栃木県宇都宮市出身。一橋大学経済学部卒、同大大学院経済学研究科博士課程単位修得満期退学。経済学修士。東邦学園短期大学専任講師、愛知東邦大学准教授を経て教授。2015年4月から経営学部長。著書に『資本論の研究』(共著、青木書店)、訳書にD.ハーヴェイ著『空間編成の経済理論』(共訳、大明堂)など。

 経営学部長の中山教授が本学に着任したのは1988(昭和63)年で、東邦学園短期大学の時代でした。活気あふれるキャンパスでしたが2年サイクルのため、学生との出会いと別れはあっという間だったそうです。「今は短大時代に比べ4年間のふれ合い。学生と親しくなれるのが一番うれしい」と中山教授は語ります。

――大学院時代はイギリスの古典派経済学者であるデヴィッド・リカードの機械論を研究されていたのですね。

 そうです。私はマルクス経済学の理論を研究していました。『資本論』でいうと第1巻の最後の方に、相対的過剰人口論、簡単に言うと失業問題、労働人口の問題が出てきます。それを修士論文で取り上げましたが、やっていると、どうしてもその前のリカードが気になってしまった。マルクス以前に、機械が労働者を生産現場から排除することを言っているんです。リカード自身、最初はそうではなかったが、彼の良心に従って主張を変更した。毒舌で知られるマルクスが、そのことでリカードのことをすごく褒めている。どんな人間で、どんな理論だろうと非常に興味を持ちました。

――近代経済学が主流の一橋大学でマルクス経済学の研究ですか。

 確かに周りは近経の先生ばかりでしたが、マル経を研究する先生方も結構いて、私の所属するゼミも盛況でした。大学院に博士課程のなかった和歌山大学とか横浜国立大学など地方の大学からも人が集まり、皆さん大変まじめに勉強していました。いろんな人たちと研究を通して交流ができました。おかげで修士課程に3年、博士課程に5年と計8年間も大学院に籍を置くことになりました。幸い奨学金制度の恩恵にもあずかり、生活の心配はあまりありませんでした。
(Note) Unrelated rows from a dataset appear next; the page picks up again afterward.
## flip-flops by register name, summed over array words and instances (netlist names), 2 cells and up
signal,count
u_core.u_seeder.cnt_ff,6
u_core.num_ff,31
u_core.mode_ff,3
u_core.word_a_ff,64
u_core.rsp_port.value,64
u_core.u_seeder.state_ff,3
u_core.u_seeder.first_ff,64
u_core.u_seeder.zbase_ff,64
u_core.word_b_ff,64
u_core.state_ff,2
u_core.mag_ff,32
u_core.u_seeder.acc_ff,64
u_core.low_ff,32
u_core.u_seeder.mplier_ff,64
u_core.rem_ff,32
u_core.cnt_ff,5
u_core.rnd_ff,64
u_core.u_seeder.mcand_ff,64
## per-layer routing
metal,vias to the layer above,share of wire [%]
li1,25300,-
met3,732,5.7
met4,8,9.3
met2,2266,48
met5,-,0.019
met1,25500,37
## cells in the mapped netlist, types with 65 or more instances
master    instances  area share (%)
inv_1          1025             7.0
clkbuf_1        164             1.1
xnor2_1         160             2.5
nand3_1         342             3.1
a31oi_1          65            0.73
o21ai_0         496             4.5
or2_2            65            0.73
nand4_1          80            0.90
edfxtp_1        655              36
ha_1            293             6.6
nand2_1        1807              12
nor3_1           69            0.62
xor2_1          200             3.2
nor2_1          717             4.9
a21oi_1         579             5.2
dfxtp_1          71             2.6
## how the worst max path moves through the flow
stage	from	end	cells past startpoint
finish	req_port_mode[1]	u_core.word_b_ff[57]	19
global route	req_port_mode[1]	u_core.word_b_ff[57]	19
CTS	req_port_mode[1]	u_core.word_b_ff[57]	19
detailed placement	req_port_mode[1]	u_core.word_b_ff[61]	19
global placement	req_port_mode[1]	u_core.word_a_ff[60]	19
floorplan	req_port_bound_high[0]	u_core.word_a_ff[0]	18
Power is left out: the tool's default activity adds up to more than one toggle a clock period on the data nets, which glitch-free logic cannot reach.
学生たちにもよく言っていますが、好きなことに打ち込めるのは何と言っても学生時代です。誰からも文句を言われずに好きなことができる。私自身、今でも、半年でもいいから、あの時代に戻りたいと思う時があります。

――大学院を出られて最初の就職先が東邦学園短期大学ですか。

 はい、まだ昭和の時代だった27年前、1988年4月に着任しました。当時の短大は商経科に商業実務、経営実務、秘書の3専攻があり、コンピュータを教えられる教員も必要でした。私はパソコンが好きで、ウインドウズはまだ登場していませんでしたが、BASICというプログラム言語に熱中していた時期もありました 。経済学のほかにコンピュータが教えられる便利な人間だと思われて採用されたのでしょう。当時、受験生の間で東邦短大の人気は高く、一般入試の倍率が10倍に迫る時もあるほどでした。キャンパスは活気にあふれていましたが、せっかく学生と親しくなってもわずか2年で卒業してしまい、寂しさもありました。今は4年間、学生たちとじっくり付き合えるのが何よりうれしいです。
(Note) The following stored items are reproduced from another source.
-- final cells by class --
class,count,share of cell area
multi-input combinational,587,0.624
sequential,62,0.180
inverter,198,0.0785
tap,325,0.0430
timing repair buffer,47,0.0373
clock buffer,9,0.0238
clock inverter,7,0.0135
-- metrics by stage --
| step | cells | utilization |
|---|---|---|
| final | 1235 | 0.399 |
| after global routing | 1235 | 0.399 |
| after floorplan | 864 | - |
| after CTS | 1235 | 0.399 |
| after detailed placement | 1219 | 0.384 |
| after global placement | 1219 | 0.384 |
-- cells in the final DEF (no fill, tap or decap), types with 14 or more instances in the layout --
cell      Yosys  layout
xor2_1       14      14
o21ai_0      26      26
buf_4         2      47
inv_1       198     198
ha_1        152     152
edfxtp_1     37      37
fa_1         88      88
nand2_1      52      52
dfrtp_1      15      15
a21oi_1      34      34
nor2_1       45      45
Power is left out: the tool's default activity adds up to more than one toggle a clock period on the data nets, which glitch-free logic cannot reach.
――コンピュータだけでなくソロバンも得意だと聞きました。

 ソロバンは小学2年生から中学1年生までやりました。小6と中1の時、県代表で全国大会にも出ました。おかげで数字は得意でした。でも、昔に比べたら、残念ながら暗算をしても頭への入り方が減ってしまいました。かつて12桁は入ったのが今はせいぜい5、6桁です。暗算のように一つのことに集中することは得意ですが、音楽を聴きながら本を読んだりは出来ません。音楽が流れるとどんな曲でも聞いてしまうからです。BGMを聞きながら勉強をされる方は多いようですが私は絶対だめです。コンピュータ用語で言うならシングルタスク。マルチタスクじゃないですね。

――「経済学」を分りやすく教えるためにいろいろ工夫しているのですか。

 授業は全学共通科目の「経済学」なので、新聞記事やテレビドラマでも取り上げられる身近な「経済学」がわかる、基礎知識の理解に重点を置いています。最近もNHKスペシャル「日本の肖像~豊かさを求めて」の第2回「バブルと失われた20年」の番組ビデオを短縮して見せました。ただ、期待したほど学生が食いついてこない時もあります。NHK朝ドラでは今、「朝がきた」が人気です。よくソロバンが出てきますよね。私はちょうど大学に出勤する時間で、見たり見なかったりですが、もし、見ている学生がいたら、ドラマを通して、どういう仕組みで両替商に儲けが出るのかとか、経済の仕組みを考えるきっかけにしてほしいと思っています。ちなみに両替商は今でいう銀行。仕組みとすれば室町時代あたりからあったと思います。

――学生たちにエールをお願いします。

 愛知東邦大学の学生たちは明るく元気です。私は「室内ゲーム研究会」というサークルの顧問をしていますが、学生たちは年間行事もしっかり決め、「授業はさぼらない」「賭け事はしない」などのルールも定めています。こうした真面目さは本学の学生全体に共通して言えることでうれしく思っています。注文をつけるなら、社会の動きや歴史にもっと関心を持って欲しいことです。LINEやスマホ、ゲームにばかり時間を取られ、知らないうちに変な世の中になってしまっていることにもなりかねません。同世代の中には、最近の日本の動きに危機感を感じ、立ち上がっている学生たちもいます。